There are, to be sure, a number of volumes dedicated to the agricultural policies of the different fascist regimes.[46] But agriculture’s lower cultural status, associated with misperception of its low-tech nature, has apparently inhibited the more ambitious historians of generic fascism from including it in their discussions.[47] Who wants to deal with pigs and potatoes when one can explore film, sports, and architecture? Historians of agriculture haven’t helped. Gustavo Corni and Horst Gies’s still-canonical study of the food policies of the Third Reich, for example, teaches us more about the many flaws of Nazi agricultural bureaucracy and its repeated broken promises than about the importance of food for the institutionalization and dynamics of the regime.[48] In common with many other authors, Corni and Gies emphasize the apparent contradiction between fascist praise of traditional peasant culture and modern demands for productivity, ignoring that what was at stake was a single modernist project of inventing a new organic national community. This book intends to overcome the common perception among fascist studies that talk of soil and peasantry is atavistic and in conflict with more modern sensibilities.[49] I suggest that the “ideology of the land” already present in the very first formulations of the fascist credo, and famously summarized by the Nazi dictum “Blut und Boden” (“Blood and soil”) and the slogan “Bisogna ruralizzare l’Italia” (“Italy must be ruralized”), was as modernist as the aviation craze of fascist Italy or the smooth lines of the German Autobahn.[50]

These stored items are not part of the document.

<file path="config.mk">
export PLATFORM = sky130hd
export DESIGN_NAME = pending_request_scheduler
export DESIGN_NICKNAME = d
export VERILOG_FILES = /design/src/rtl/pending_request_scheduler.sv
export SDC_FILE = /design/constraint.sdc
export NUM_CORES = 1
export LEC_CHECK = 0
export ABC_CLOCK_PERIOD_IN_PS = 7700
export BUFFER_PORTS_ARGS = -buffer_cell sky130_fd_sc_hd__buf_2
export CORE_MARGIN = 4
export CORE_UTILIZATION = 37
export CTS_CLUSTER_SIZE = 10
export DETAILED_ROUTE_END_ITERATION = 10
export PLACE_DENSITY = 0.59
export SLEW_MARGIN = 5
export SYNTH_ARGS = -nofsm -noshare
export SYNTH_HDL_FRONTEND = slang
export SYNTH_SLANG_ARGS = --single-unit
</file>
<file path="constraint.sdc">
create_clock -name clk -period 7.7 [get_ports clk]
set_input_delay 0.77 -clock clk [delete_from_list [all_inputs] [get_ports clk]]
set_output_delay 0.77 -clock clk [all_outputs]
set_load 0.03 [all_outputs]
</file>
<file path="src/rtl/pending_request_scheduler.sv">
// Pending-request scheduler: latches request pulses into a pending-bit register and
// issues them one at a time, lowest index first, through a registered valid/ready port.
module pending_request_scheduler #(
    parameter  int INPUT_WIDTH = 8,
    parameter  int CNT_WIDTH   = 8,
    localparam int IDX_W       = $clog2(INPUT_WIDTH),
    localparam int PC_W        = $clog2(INPUT_WIDTH + 1)
) (
    input  logic                   clk,
    input  logic                   rst_n,
    input  logic                   flush,
    input  logic [INPUT_WIDTH-1:0] req_in,
    output logic                   out_valid,
    input  logic                   out_ready,
    output logic [IDX_W-1:0]       out_index,
    output logic [INPUT_WIDTH-1:0] pending,
    output logic [PC_W-1:0]        pending_count,
    output logic [CNT_WIDTH-1:0]   dup_count,
    output logic                   idle
);

    localparam int SUM_W = CNT_WIDTH + PC_W;
    localparam logic [INPUT_WIDTH-1:0] ZERO_V = {INPUT_WIDTH{1'b0}};
    localparam logic [INPUT_WIDTH-1:0] ONE_V  = {{(INPUT_WIDTH-1){1'b0}}, 1'b1};
    localparam logic [SUM_W-1:0]       SAT_V  = {{PC_W{1'b0}}, {CNT_WIDTH{1'b1}}};

    logic [INPUT_WIDTH-1:0] pending_r;
    logic                   out_valid_r;
    logic [IDX_W-1:0]       out_index_r;
    logic [CNT_WIDTH-1:0]   dup_count_r;

    logic                   load_slot_s;
    logic                   issue_s;
    logic [INPUT_WIDTH-1:0] lowest_s;
    logic [INPUT_WIDTH-1:0] issue_mask_s;
    logic [IDX_W-1:0]       sel_s;
    logic [INPUT_WIDTH-1:0] dup_vec_s;
    logic [SUM_W-1:0]       dup_sum_s;
    logic [CNT_WIDTH-1:0]   dup_next_s;

    function automatic logic [PC_W-1:0] popcount(input logic [INPUT_WIDTH-1:0] v);
        logic [PC_W-1:0] c;
        c = {PC_W{1'b0}};
        for (int i = 0; i < INPUT_WIDTH; i++) begin
            c = c + {{(PC_W-1){1'b0}}, v[i]};
        end
        return c;
    endfunction

    // Input is guaranteed one-hot (or zero), so OR-ing the candidate indices encodes it.
    function automatic logic [IDX_W-1:0] onehot_to_index(input logic [INPUT_WIDTH-1:0] oh);
        logic [IDX_W-1:0] idx;
        idx = {IDX_W{1'b0}};
        for (int i = 0; i < INPUT_WIDTH; i++) begin
            idx = idx | (oh[i] ? IDX_W'(i) : {IDX_W{1'b0}});
        end
        return idx;
    endfunction

    // Issue selection and duplicate accounting for the current cycle.
    always_comb begin
        load_slot_s  = !out_valid_r || out_ready;
        lowest_s     = pending_r & (~pending_r + ONE_V);
        issue_s      = load_slot_s && (pending_r != ZERO_V);
        issue_mask_s = issue_s ? lowest_s : ZERO_V;
        sel_s        = onehot_to_index(lowest_s);
        // The bit being issued this cycle is excluded so a same-cycle re-request re-arms it.
        dup_vec_s    = req_in & pending_r & ~issue_mask_s;
        dup_sum_s    = {{PC_W{1'b0}}, dup_count_r} + {{CNT_WIDTH{1'b0}}, popcount(dup_vec_s)};
        if (dup_sum_s > SAT_V) begin
            dup_next_s = {CNT_WIDTH{1'b1}};
        end else begin
            dup_next_s = dup_sum_s[CNT_WIDTH-1:0];
        end
    end

    // State register: reset beats flush; flush keeps the duplicate statistic.
    always_ff @(posedge clk) begin
        if (!rst_n) begin
            pending_r   <= ZERO_V;
            out_valid_r <= 1'b0;
            out_index_r <= {IDX_W{1'b0}};
            dup_count_r <= {CNT_WIDTH{1'b0}};
        end else if (flush) begin
            pending_r   <= ZERO_V;
            out_valid_r <= 1'b0;
            out_index_r <= {IDX_W{1'b0}};
        end else begin
            pending_r   <= (pending_r & ~issue_mask_s) | req_in;
            dup_count_r <= dup_next_s;
            if (load_slot_s) begin
                out_valid_r <= issue_s;
                if (issue_s) begin
                    out_index_r <= sel_s;
                end else begin
                    out_index_r <= out_index_r;
                end
            end else begin
                out_valid_r <= out_valid_r;
            end
        end
    end

    assign out_valid     = out_valid_r;
    assign out_index     = out_index_r;
    assign pending       = pending_r;
    assign pending_count = popcount(pending_r);
    assign dup_count     = dup_count_r;
    assign idle          = (pending_r == ZERO_V) && !out_valid_r;

endmodule

</file>
Word level (Yosys, flattened, before mapping)
Cells that the tools add are included.

storage, ports and cells
  bits in registers = 20
  bits in latches = 0
  memory bits (writable) = 0
  memory bits (read-only) = 0
  bits of input ports = 12
  logic and storage cells = 52
  memories kept = 0

operators by class
  $add $sub $neg = 16
  multipliers = 0
  divide/modulo/power cells = 0
  magnitude comparators = 1
  equal/unequal tests = 0
  shift-type cells = 0
  muxes and demuxes = 9
  bitwise logic cells = 14
  reduce and logical (&&, ||, !) cells = 8

operators by type and width
  kind                 number
  $add 4x1->4          8
  $and 8x8->8          4
  $mux 8               2
  $not 8->8            2
  $mux 3               4
  $add 8x4->9          1
  $gt 9x8->1 const B   1
  $or 3x3->3           3
  $add 3x1->4          2
  $add 8x1->8 const B  1
  $logic_not 8->1      1
  $or 8x8->8           1
  $reduce_bool 8->1    1
  $add 2x1->3          2
  $add 1x1->2          2
  $mux 2               2
  $or 2x3->3           1
  $logic_and 1x1->1    2
  $or 1x2->2           1
  $or 2x2->2           1
  $reduce_and 2->1     1
  $reduce_or 2->1      1
  $logic_not 1->1      1
  $logic_or 1x1->1     1
  other kinds (2)      2

Depth between registers and ports, before layout
Gate-level depths: netlist of the first run.

  word-level depth = 16
  depth in mapped cells = 17

Worst setup path before layout of the first run
No wires, ideal clock.

  kind = register to register
  start = register pending_r[0], in the netlist pending[0]
  end = register dup_count_r[5], in the netlist dup_count[5]
  library setup time = 0.070 ns
  arrival time = 4.613 ns
  path slack = 3.017 ns
  cell stages (with the launch flop) = 18
  path buffers = 0
  clock period less this slack = 4.683 ns
  path through = dfxtp_1 > inv_1 > ha_1 > or3b_2 > o21ai_1 > and3_1 > fa_1 > inv_1 > fa_1 > inv_1 > fa_1 > fa_1 > inv_1 > fa_1 > nand2b_1 > a2111oi_2 > nand2_1 > a21oi_1

between the ends
  longest elaborated chain between the ends = 16
  elaborated cells on any way between the ends = 19

ends and longest elaborated chain
  item                       line  RTL
  from (decl)                27    logic [INPUT_WIDTH-1:0] pending_r;
  from (signal assigned)     89    pending_r <= (pending_r & ~issue_mask_s) | req_in;
  $not 8->8                  63    lowest_s = pending_r & (~pending_r + ONE_V);
  $add 8x1->8                63
  $and 8x8->8                63
  $mux 8                     65    issue_mask_s = issue_s ? lowest_s : ZERO_V;
  $not 8->8                  68    dup_vec_s = req_in & pending_r & ~issue_mask_s;
  $and 8x8->8 *              68
  $add 1x1->2                45    c = c + {{(PC_W-1){1'b0}}, v[i]};
  $add 2x1->3                45
  $add 3x1->4                45
  $add 4x1->4 (3 in series)  45
  $add 4x1->4 *              45
  $add 8x4->9 *              69    dup_sum_s = {{PC_W{1'b0}}, dup_count_r} + {{CNT_WIDTH{1'b0}}, popcount(dup_vec_s)};
  $gt 9x8->1                 70    if (dup_sum_s > SAT_V) begin
  $mux 8 *                   70
  to (signal assigned)       83    dup_count_r <= {CNT_WIDTH{1'b0}};
  to (signal assigned)       90    dup_count_r <= dup_next_s;
  to (decl)                  30    logic [CNT_WIDTH-1:0] dup_count_r;

Every way passes the cells marked *; elsewhere a longest branch is shown, timed or not.
A chain may end at the register's enable or synchronous reset.

Worst setup path after layout of the first run
Ends and elaborated chain as after synthesis.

Model Organisms, Industrialized Organisms, and Fascism
The bulk of my narrative is concerned with examining the modernist nature of the fascist “back to the land” movement by following the new organisms that promised to root Italians, Portuguese, and Germans in their respective national soils and to sustain them in their imperial possessions. It emphasizes the fact that such organisms were technoscientific organisms—modern products of scientific breeding operations. The Ardito strain of wheat with which Mussolini fought his Battaglia del Grano was a new variety developed by Italian geneticists that promised Italy self-sufficiency in grain. The sheep that bolstered Heinrich Himmler’s dreams of thriving German settler communities in eastern Europe’s steppes were standardized animals coming from the Institute of Animal Breeding of the University of Halle. And the same goes for the pigs, potatoes, cotton, and coffee gathered in the text.
We already know how plant breeding thrived as scientific field in the context of the Nazi political economy and how it earned generous support from Hitler’s regime.[51] But the more significant studies on this topic either dismiss the relation between “Blut und Boden” ideology and breeders’ activities or consider modernization efforts in agriculture only as a matter of preparedness for war.[52] Taking agriculture as seriously as fascist ideologues—Nazis included—actually did, and placing it at the center of their modernist experiment of inventing a national community instead of just seeing it as a proxy for other projects, make the importance of breeders’ new organisms more obvious. Technoscientific organisms were to embody the fascist response to the major problem of how European societies should live in the new global economy of food.[53] When fascists came to power, as we shall see, breeders were happy to tailor their creations to serve fascist ideology. But before that, breeders’ organisms were already making fascist radical visions of the national body thriving on the national soil into plausible policies. Breeders’ animals and plants were not just tools of fascism; they were major elements in imagining a fascist alternative modernity.
Since the 1990s, historians of science have been exploring standardized life forms in order to understand processes of production of biological knowledge. Widespread circulation of standardized model organisms has been significantly identified with the expansion of communities of researchers built around them. Robert Kohler’s fruit flies, Karen Rader’s mice, and Angela Creager’s Tobacco Mosaic Virus are now common elements in historians’ accounts of the development of the biological sciences.[54] Hans-Jörg Rheinberger, with his “epistemology of the concrete,” has been exceptionally productive in revealing how work on model organisms has led to new epistemic things.[55] These model organisms constitute “future generating machines” whose manipulation, Rheinberger writes, “can generate insights into the constitution, functioning, development, or evolution of an entire class of organisms.”[56] Rheinberger’s work points not only at the relevance of such organisms as crucial objects for historians of the life sciences but also at a way of writing history of science as organism-centered narratives. The structure of the present book, with its chapters organized around different domesticated plants and animals, owes much to Rheinberger’s collection of model organisms.[57]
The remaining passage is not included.